The financial rule first postulated by Sir Thomas Gresham 500 years ago famously holds that “bad money drives out good”. In other words, if two different currencies are circulating together, the “bad” one will be used more frequently. By “bad”, what Gresham meant was a currency of equal face value but lower real value than its competitor. A simple way to understand it: if you had two $100 bills in your wallet, and suspected one is counterfeit and the other genuine, you’d likely try to spend the counterfeit $100 bill first, hoping you can pass it off at its nominal value.
While it’s a bit of a stretch from Sir Thomas’s original precept, it’s possible to see a modified version of Gresham’s Law beginning to emerge in the private equity industry in China. How so? Money from some of “bad” PE investors may drive out money from “good” PE investors. If this happens, it could result in companies growing less strongly, less solidly and, ultimately, having less successful IPOs.

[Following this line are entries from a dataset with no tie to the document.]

This is an optimization exercise on Yosys and OpenROAD, whose aim is small area, not a production implementation. Only simulation tests tie the RTL to the original design; equivalence was not proved. Power figures rest on the tool's default switching activity, not on a simulated workload.

## v8
## dmaTop
module dmaTop #(
  parameter int numChannels = 4
) (
  input  logic                   clk,
  input  logic                   rst_b,
  input  logic [7:0]             ioAddr,
  input  logic                   ioWrite,
  input  logic [31:0]            ioWdata,
  output logic [31:0]            ioRdata,
  input  logic [7:0]             vcount,
  input  logic [7:0]             hcount,
  input  logic                   cpuPreemptable,
  output logic                   memActive,
  output logic [31:0]            memAddr,
  output logic                   memWrite,
  output logic [1:0]             memSize,
  output logic [31:0]            memWdata,
  input  logic [31:0]            memRdata,
  input  logic                   memWait,
  output logic [numChannels-1:0] irq
);
Size in the first run: about 200 I/O pins.
==> flow/config.mk <==
export PLATFORM = sky130hd
export DESIGN_NAME = dmaTop
export DESIGN_NICKNAME = dmaTop
export VERILOG_FILES = /design/flow/design.v
export SDC_FILE = /design/flow/constraint.sdc
export NUM_CORES = 4
export LEC_CHECK = 0
export CAP_MARGIN = 20
export CORE_MARGIN = 2
export CORE_UTILIZATION = 70
export SLEW_MARGIN = 20
==> flow/constraint.sdc <==
create_clock -name core_clock -period 10.0 [get_ports {clk}]
set_input_delay 2.0000 -clock core_clock [delete_from_list [all_inputs] [get_ports {clk}]]
set_output_delay 2.0000 -clock core_clock [all_outputs]
set_load 0.01 [all_outputs]
standard.sh (not shown) runs the stock make flow with config.mk's settings and CLKGATE_MAP_FILE= SYNTH_SCRIPT=/design/flow/synth_recipe.tcl, a recipe that flattens the netlist after the stock synthesis.
==> flow/flow/run.sh <==
#!/bin/bash
# Layout flow: the standard flow (standard.sh) step by step, with
#  - the combinational logic of the standard synthesis re-mapped for area
#    (flip-flops untouched; a SAT proof checks the new netlist against the
#    standard one, and the standard netlist is kept if anything fails),
#  - every port still buffered, with buf_1 instead of clkdlybuf4s50_1,
#  - a clock tree of clkbuf_8 with larger sink clusters and no dummy loads.
# Each step's output goes to its own log in this folder.
set -euo pipefail
HERE=$(pwd)
YOSYS=$(command -v yosys || echo "$FLOW_HOME/../tools/install/yosys/bin/yosys")
export BUFFER_PORTS_ARGS="-buffer_cell sky130_fd_sc_hd__buf_1"
export CTS_ARGS="-sink_clustering_enable -repair_clock_nets -dont_use_dummy_load -buf_list sky130_fd_sc_hd__clkbuf_8 -sink_clustering_size 14 -sink_clustering_max_diameter 70"

bash standard.sh synth > synth.log 2>&1

R=$HERE/orfs/results/sky130hd/dmaTop/base
cp "$R/1_2_yosys.v" "$HERE/netlist_standard.v"
export REMAP_LIB="$FLOW_HOME/platforms/sky130hd/lib/sky130_fd_sc_hd__tt_025C_1v80.lib"
export REMAP_IN="$HERE/netlist_standard.v"
export REMAP_OUT="$HERE/netlist_remap.v"
export REMAP_TOP="$FLOW_TOP"
export REMAP_SCRIPT="$HERE/flow/area.abc"
if "$YOSYS" -c flow/remap.tcl > remap.log 2>&1 && "$YOSYS" -c flow/equiv.tcl > equiv.log 2>&1; then
  cp "$REMAP_OUT" "$R/1_2_yosys.v"
  rm -f "$R/1_synth.odb" "$R/1_synth.sdc"
  bash standard.sh synth > synth_remap.log 2>&1
else
  echo "re-map not used" > remap_skipped.log
fi

bash standard.sh floorplan > floorplan.log 2>&1
bash standard.sh place > place.log 2>&1
bash standard.sh cts > cts.log 2>&1
bash standard.sh finish > finish.log 2>&1
==> flow/flow/area.abc <==
strash
&get -n
&fraig -x
&put
scorr
dc2
strash
&get -n
&deepsyn -T 120
&put
dch -f
amap
Other scripts of this flow, unchanged in this note and not shown: flow/flow/equiv.tcl, flow/flow/remap.tcl
v8 has completed all stages; timing, DRC and antenna checks passed.
Context: an optimization exercise on an open-source flow, tuned for small area, a short achievable clock period and few clock cycles. The choices shown serve that exercise and are no tape-out recipe.
Where RTL was checked, it was by simulation tests only, not by an equivalence proof against the original.
Power is estimated from default activity; no workload was simulated.

Design cache_ctrl, start of the top module:
module cache_ctrl #(
   parameter int ADDR_W      = 10,
   parameter int NUM_BLOCKS  = 4,
   parameter int BLOCK_WORDS = 4,
   parameter int CNT_W       = 16
) (
   input  logic                      clk,
   input  logic                      rst_n,
   input  logic                      cpu_req_valid,
   output logic                      cpu_req_ready,
   input  logic                      cpu_we,
   input  logic [ADDR_W-1:0]         cpu_addr,
   input  logic [31:0]               cpu_wdata,
   output logic                      cpu_resp_valid,
   output logic [31:0]               cpu_rdata,
   output logic                      mem_req,
   output logic                      mem_we,
   output logic [ADDR_W-1:0]         mem_addr,
   output logic [32*BLOCK_WORDS-1:0] mem_wdata,
   input  logic [32*BLOCK_WORDS-1:0] mem_rdata,
   input  logic                      mem_done,
   output logic [CNT_W-1:0]          hit_cnt,
   output logic [CNT_W-1:0]          miss_cnt
);
Size in the first run: roughly 2000 cells after synthesis, ~780 flip-flops, ~380 I/O pins, roughly 32000 sq um of cells after synthesis.
==> flow/config.mk <==
export PLATFORM = sky130hd
export DESIGN_NAME = cache_ctrl
export DESIGN_NICKNAME = cache_ctrl
export VERILOG_FILES = /design/flow/design.v
export SDC_FILE = /design/flow/constraint.sdc
export NUM_CORES = 4
export LEC_CHECK = 0
export CAP_MARGIN = 20
export CORE_MARGIN = 2
export CORE_UTILIZATION = 40
export SETUP_SLACK_MARGIN = 2.0
export SLEW_MARGIN = 20
==> flow/constraint.sdc <==
create_clock -name core_clock -period 4.0 [get_ports {clk}]
set_input_delay 0.8000 -clock core_clock [delete_from_list [all_inputs] [get_ports {clk}]]
set_output_delay 0.8000 -clock core_clock [all_outputs]
set_load 0.01 [all_outputs]
standard.sh (not shown) runs the stock make flow with config.mk's settings and CLKGATE_MAP_FILE= SYNTH_SCRIPT=/design/flow/synth_recipe.tcl, a recipe that flattens the netlist after the stock synthesis.
==> flow/flow/run.sh <==
#!/bin/bash
# Standard ORFS layout with two changes to how it is made:
#  * the resizer may swap cells across footprints (MATCH_CELL_FOOTPRINT=0);
#  * while the ports are buffered (global placement), delay cells are
#    don't-use, so the port buffers are plain buffers.
set -euo pipefail
here=$(pwd)
bash standard.sh synth > synth.log 2>&1
bash standard.sh PRE_GLOBAL_PLACE_TCL="$here/flow/gp_pre.tcl" MATCH_CELL_FOOTPRINT=0 finish > layout.log 2>&1
==> flow/flow/gp_pre.tcl <==
# Keep delay cells out of the port buffers inserted in this step.
set_dont_use [get_lib_cells {sky130_fd_sc_hd__clkdlybuf4s* sky130_fd_sc_hd__dlygate* sky130_fd_sc_hd__dlymetal*}]
The baseline completed without violations.
==> next run, changes <==
==> flow/run.sh (new file) <==
#!/bin/bash
# synth_recipe.tcl (not shown) runs the flow's synth.tcl, then flattens the netlist and writes it again
# the make line also repeats each setting of config.mk as NAME=value (left out here)
make -C /OpenROAD-flow-scripts/flow DESIGN_CONFIG=/design/flow/config.mk WORK_HOME=/design/flow/orfs CLKGATE_MAP_FILE= SYNTH_SCRIPT=/design/flow/synth_recipe.tcl finish
removed: flow/flow/run.sh
removed: flow/flow/gp_pre.tcl
removed: flow/standard.sh
=>
- clock skew fell by 0.021 ns
- via count rose by 2.9%
- wire length rose by 11%
- design area rose by 4.0%
- cell count fell by 0.72%
- maximum frequency rose by 0.47%
- total power rose by 0.43%
- non-clock buffer count fell by 35
- clock power fell by about 0.6%
- worst setup slack gains 0.011 ns
Function was not checked in any run of this note: the RTL went through the layout flow alone.

---

## nickel
Another version of the RTL of cache_ctrl (not shown whole).
Size in the first run: ~2,100 cells after synthesis, roughly 810 flip-flops.
==> flow/config.mk <==
export PLATFORM = sky130hd
export DESIGN_NAME = cache_ctrl
export DESIGN_NICKNAME = cache_ctrl
export VERILOG_FILES = /design/flow/design.v
export SDC_FILE = /design/flow/constraint.sdc
export NUM_CORES = 4
export LEC_CHECK = 0
export CAP_MARGIN = 20
export CORE_MARGIN = 2
export CORE_UTILIZATION = 60
export CTS_CLUSTER_DIAMETER = 100
export CTS_CLUSTER_SIZE = 24
export SETUP_SLACK_MARGIN = 1.6
export SLEW_MARGIN = 20
==> flow/constraint.sdc <==
create_clock -name core_clock -period 4.0 [get_ports {clk}]
set_input_delay 0.8000 -clock core_clock [delete_from_list [all_inputs] [get_ports {clk}]]
set_output_delay 0.8000 -clock core_clock [all_outputs]
set_load 0.01 [all_outputs]
==> flow/flow/run.sh <==
#!/bin/bash
# Standard ORFS layout with two changes to how it is made:
#  * the resizer may swap cells across footprints (MATCH_CELL_FOOTPRINT=0);
#  * while the ports are buffered (global placement), delay cells are
#    don't-use, so the port buffers are plain buffers.
set -euo pipefail
here=$(pwd)
bash standard.sh synth > synth.log 2>&1
bash standard.sh PRE_GLOBAL_PLACE_TCL="$here/flow/gp_pre.tcl" MATCH_CELL_FOOTPRINT=0 finish > layout.log 2>&1
==> flow/flow/gp_pre.tcl <==
# Keep delay cells out of the port buffers inserted in this step.
set_dont_use [get_lib_cells {sky130_fd_sc_hd__clkdlybuf4s* sky130_fd_sc_hd__dlygate* sky130_fd_sc_hd__dlymetal*}]
Testbench counts of nickel, summed over its fixed seeds: cycles 33,730.
Relative to nickel, the following input files were edited for willow:
Settings: SETUP_SLACK_MARGIN now 1.75, was 1.6.
Results
- willow: flow completed, timing, DRC and antenna clean
- Going from nickel to willow, share of cells above drive strength 1 has increased; design area has increased; fill cell total of the finished layout rose by 14; clock-buffer cell count saw a decrease.
- Going from nickel to willow, the clock network power was found to have gone down by about 1%.
- Summary — total power consumption of the routed design, willow relative to nickel: lower, by 0.54%.
Modified inputs, xenon compared to willow
Settings: SETUP_SLACK_MARGIN: 1.75 -> 1.9.
==> summary.txt <==
- willow → xenon: global-route usage rose by 0.92 points; sequential share of layout area fell by 2.6 points; worst clock skew rose by 0.0063 ns.
- Compared with willow, xenon shows a higher worst setup slack.
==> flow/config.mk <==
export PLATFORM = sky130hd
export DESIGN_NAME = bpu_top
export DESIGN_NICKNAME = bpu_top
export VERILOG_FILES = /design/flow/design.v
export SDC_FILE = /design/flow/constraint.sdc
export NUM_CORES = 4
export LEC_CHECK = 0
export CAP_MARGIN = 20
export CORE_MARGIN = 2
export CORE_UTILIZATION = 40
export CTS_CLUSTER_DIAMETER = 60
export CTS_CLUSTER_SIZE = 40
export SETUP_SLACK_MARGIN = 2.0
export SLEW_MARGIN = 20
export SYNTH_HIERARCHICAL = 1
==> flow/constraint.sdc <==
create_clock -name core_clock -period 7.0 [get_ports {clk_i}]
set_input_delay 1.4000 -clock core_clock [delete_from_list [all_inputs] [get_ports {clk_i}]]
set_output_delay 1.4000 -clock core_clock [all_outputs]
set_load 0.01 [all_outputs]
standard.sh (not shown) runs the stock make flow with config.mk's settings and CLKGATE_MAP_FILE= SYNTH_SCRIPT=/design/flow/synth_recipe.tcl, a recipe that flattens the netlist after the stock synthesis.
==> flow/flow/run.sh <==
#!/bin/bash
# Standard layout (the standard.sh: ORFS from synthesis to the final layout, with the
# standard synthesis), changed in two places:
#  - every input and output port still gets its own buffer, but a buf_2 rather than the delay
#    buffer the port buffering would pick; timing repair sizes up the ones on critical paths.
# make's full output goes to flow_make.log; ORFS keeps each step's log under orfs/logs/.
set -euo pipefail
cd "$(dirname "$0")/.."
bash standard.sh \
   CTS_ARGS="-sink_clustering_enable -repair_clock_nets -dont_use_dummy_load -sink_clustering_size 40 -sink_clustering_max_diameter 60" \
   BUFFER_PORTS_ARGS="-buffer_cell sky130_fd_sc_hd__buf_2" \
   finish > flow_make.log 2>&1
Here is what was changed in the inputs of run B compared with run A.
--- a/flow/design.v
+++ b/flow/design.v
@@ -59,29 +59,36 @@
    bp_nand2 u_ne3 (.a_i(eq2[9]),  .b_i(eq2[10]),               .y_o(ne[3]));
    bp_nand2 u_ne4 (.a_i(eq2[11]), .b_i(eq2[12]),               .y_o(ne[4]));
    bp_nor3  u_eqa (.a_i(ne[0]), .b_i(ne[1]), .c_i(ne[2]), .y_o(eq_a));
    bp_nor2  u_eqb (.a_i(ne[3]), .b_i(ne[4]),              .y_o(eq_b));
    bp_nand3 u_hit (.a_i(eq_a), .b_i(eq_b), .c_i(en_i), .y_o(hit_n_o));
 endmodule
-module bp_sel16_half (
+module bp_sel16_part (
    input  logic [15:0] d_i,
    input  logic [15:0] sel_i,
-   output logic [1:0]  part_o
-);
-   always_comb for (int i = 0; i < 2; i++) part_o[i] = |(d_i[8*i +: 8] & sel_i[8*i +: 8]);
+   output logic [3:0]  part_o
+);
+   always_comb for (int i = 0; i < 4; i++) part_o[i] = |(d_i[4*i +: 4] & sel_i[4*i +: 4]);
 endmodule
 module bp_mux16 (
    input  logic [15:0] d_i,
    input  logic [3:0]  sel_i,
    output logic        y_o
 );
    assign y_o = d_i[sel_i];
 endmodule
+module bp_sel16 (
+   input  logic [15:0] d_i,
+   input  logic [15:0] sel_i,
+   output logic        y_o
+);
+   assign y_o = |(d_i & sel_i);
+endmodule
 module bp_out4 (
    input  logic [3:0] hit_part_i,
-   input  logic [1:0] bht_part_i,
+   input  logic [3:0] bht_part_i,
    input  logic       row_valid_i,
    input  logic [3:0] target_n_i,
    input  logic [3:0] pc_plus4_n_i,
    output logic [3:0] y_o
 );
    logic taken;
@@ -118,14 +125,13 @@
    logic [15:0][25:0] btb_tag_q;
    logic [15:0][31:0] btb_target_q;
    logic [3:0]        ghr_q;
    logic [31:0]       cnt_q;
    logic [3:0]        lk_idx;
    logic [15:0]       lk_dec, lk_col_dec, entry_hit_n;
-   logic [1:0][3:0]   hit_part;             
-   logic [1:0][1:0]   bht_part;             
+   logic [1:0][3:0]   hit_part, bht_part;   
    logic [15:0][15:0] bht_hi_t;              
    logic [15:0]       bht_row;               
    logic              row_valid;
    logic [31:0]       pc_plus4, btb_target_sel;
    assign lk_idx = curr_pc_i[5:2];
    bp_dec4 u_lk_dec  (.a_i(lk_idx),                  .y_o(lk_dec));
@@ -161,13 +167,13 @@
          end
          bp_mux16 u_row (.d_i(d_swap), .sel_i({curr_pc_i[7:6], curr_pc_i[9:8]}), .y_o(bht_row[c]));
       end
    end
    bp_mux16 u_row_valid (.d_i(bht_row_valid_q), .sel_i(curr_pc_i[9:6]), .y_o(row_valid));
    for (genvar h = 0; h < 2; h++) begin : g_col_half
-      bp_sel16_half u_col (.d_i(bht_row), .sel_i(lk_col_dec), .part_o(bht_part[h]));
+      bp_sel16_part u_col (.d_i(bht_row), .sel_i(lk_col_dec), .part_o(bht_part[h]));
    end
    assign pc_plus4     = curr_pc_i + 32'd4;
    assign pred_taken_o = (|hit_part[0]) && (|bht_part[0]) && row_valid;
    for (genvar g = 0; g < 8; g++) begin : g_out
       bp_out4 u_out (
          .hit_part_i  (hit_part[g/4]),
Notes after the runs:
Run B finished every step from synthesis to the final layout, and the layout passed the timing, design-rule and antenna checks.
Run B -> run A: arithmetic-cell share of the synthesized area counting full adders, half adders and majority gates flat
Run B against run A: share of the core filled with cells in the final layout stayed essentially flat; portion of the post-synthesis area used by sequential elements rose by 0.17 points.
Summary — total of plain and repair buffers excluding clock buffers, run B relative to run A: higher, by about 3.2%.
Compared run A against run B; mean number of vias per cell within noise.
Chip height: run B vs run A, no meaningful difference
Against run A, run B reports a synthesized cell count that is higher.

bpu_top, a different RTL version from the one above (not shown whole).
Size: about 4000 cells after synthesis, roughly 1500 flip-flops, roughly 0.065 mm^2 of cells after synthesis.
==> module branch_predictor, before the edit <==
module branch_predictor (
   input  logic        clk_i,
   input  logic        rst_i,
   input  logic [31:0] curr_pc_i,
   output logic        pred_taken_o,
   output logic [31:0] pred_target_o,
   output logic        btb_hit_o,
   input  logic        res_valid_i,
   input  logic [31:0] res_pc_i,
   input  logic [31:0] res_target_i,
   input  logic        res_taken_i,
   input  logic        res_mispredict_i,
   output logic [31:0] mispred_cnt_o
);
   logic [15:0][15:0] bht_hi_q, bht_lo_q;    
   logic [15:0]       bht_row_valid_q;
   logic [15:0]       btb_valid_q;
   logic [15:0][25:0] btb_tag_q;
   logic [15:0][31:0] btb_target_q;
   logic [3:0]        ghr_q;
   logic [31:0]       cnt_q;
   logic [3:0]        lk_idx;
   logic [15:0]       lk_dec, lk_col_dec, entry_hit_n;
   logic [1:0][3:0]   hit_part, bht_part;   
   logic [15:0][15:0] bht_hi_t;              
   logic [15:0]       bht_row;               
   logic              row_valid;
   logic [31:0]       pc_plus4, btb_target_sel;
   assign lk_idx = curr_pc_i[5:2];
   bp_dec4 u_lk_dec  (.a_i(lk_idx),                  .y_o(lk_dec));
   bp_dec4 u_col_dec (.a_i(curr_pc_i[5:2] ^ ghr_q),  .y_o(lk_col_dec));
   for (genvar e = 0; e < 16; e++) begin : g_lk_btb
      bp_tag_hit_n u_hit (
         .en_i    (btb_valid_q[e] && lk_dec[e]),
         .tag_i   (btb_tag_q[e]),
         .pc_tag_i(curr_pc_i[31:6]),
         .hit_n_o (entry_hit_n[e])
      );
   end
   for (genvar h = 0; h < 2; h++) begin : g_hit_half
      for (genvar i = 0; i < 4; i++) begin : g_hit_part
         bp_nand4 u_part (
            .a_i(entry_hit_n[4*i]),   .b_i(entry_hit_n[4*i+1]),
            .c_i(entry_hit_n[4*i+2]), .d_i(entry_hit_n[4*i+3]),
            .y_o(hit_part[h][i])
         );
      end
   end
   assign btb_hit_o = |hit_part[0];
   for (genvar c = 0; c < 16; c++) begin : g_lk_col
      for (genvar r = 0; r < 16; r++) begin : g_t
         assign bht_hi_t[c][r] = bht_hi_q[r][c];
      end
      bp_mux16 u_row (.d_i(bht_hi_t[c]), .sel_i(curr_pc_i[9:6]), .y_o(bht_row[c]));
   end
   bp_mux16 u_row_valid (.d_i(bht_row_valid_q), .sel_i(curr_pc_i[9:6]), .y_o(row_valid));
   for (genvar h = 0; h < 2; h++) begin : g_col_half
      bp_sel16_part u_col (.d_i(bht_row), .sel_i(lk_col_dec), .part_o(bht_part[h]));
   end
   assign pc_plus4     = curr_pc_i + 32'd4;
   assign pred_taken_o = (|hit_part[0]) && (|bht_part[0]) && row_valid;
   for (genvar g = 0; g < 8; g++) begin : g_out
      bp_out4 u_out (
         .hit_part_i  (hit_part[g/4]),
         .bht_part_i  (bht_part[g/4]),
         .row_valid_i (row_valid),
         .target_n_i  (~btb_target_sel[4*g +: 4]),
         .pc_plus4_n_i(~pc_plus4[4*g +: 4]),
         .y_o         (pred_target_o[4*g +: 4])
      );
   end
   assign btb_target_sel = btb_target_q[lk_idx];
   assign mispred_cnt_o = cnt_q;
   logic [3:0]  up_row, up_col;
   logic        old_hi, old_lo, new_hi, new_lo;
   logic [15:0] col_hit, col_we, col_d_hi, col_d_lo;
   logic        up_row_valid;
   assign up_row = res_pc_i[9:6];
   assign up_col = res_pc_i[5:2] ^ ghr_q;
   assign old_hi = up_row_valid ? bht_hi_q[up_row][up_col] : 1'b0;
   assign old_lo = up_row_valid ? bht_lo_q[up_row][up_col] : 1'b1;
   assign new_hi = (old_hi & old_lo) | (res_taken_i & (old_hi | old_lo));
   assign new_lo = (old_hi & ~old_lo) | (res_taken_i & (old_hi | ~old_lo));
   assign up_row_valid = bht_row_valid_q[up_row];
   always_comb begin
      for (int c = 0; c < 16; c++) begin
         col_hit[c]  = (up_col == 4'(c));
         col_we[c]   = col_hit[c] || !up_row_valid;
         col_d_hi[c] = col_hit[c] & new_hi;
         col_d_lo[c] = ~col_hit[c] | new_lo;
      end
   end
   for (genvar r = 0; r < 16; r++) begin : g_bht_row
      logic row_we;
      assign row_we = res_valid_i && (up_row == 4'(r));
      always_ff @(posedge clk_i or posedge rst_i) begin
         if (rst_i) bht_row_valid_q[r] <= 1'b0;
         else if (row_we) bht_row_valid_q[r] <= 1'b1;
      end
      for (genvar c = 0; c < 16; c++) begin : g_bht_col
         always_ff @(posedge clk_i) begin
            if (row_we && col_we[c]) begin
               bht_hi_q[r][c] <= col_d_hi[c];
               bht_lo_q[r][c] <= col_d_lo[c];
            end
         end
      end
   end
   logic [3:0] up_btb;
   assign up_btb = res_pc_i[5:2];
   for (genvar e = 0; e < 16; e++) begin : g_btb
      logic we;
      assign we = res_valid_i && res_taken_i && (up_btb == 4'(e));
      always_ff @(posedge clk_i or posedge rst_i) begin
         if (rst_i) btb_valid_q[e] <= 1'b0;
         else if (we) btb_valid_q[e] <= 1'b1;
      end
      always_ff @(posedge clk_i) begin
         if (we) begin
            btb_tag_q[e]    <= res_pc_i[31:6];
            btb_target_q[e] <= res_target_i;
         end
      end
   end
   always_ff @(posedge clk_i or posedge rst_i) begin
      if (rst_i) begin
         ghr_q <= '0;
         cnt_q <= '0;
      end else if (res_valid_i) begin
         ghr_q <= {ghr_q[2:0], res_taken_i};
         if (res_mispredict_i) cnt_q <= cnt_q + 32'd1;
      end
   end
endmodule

Good money belongs to the PE investors who have the experience, temperament, patience, connections, managerial knowledge and financial techniques to help a company after it receives investment. Bad money, on the other hand, comes from private equity and other investment firms that either cannot or will not do much to help the companies it invests in. Instead, it pushes for the earliest possible IPO.
Good money can be transformational for a company, putting it on a better pathway financially, operationally and strategically. We see it all the time in our work: a good PE investor will usually lift a company’s performance, and help implement long-term improvements. They do it by having operational experience of their own, running companies, and also knowing who to bring in to tighten up things like financial controls and inventory management.
You only need to look at some of China’s most successful private businesses, before and after they received pre-IPO PE finance, to see how effective this “good money” can be. Baidu, Suntech, Focus Media, Belle and a host of the other most successful fully-private companies on the stock market had pre-IPO PE investment. After the PE firms invested, up to the time of IPO, these companies showed significant improvements in operating and financial performance.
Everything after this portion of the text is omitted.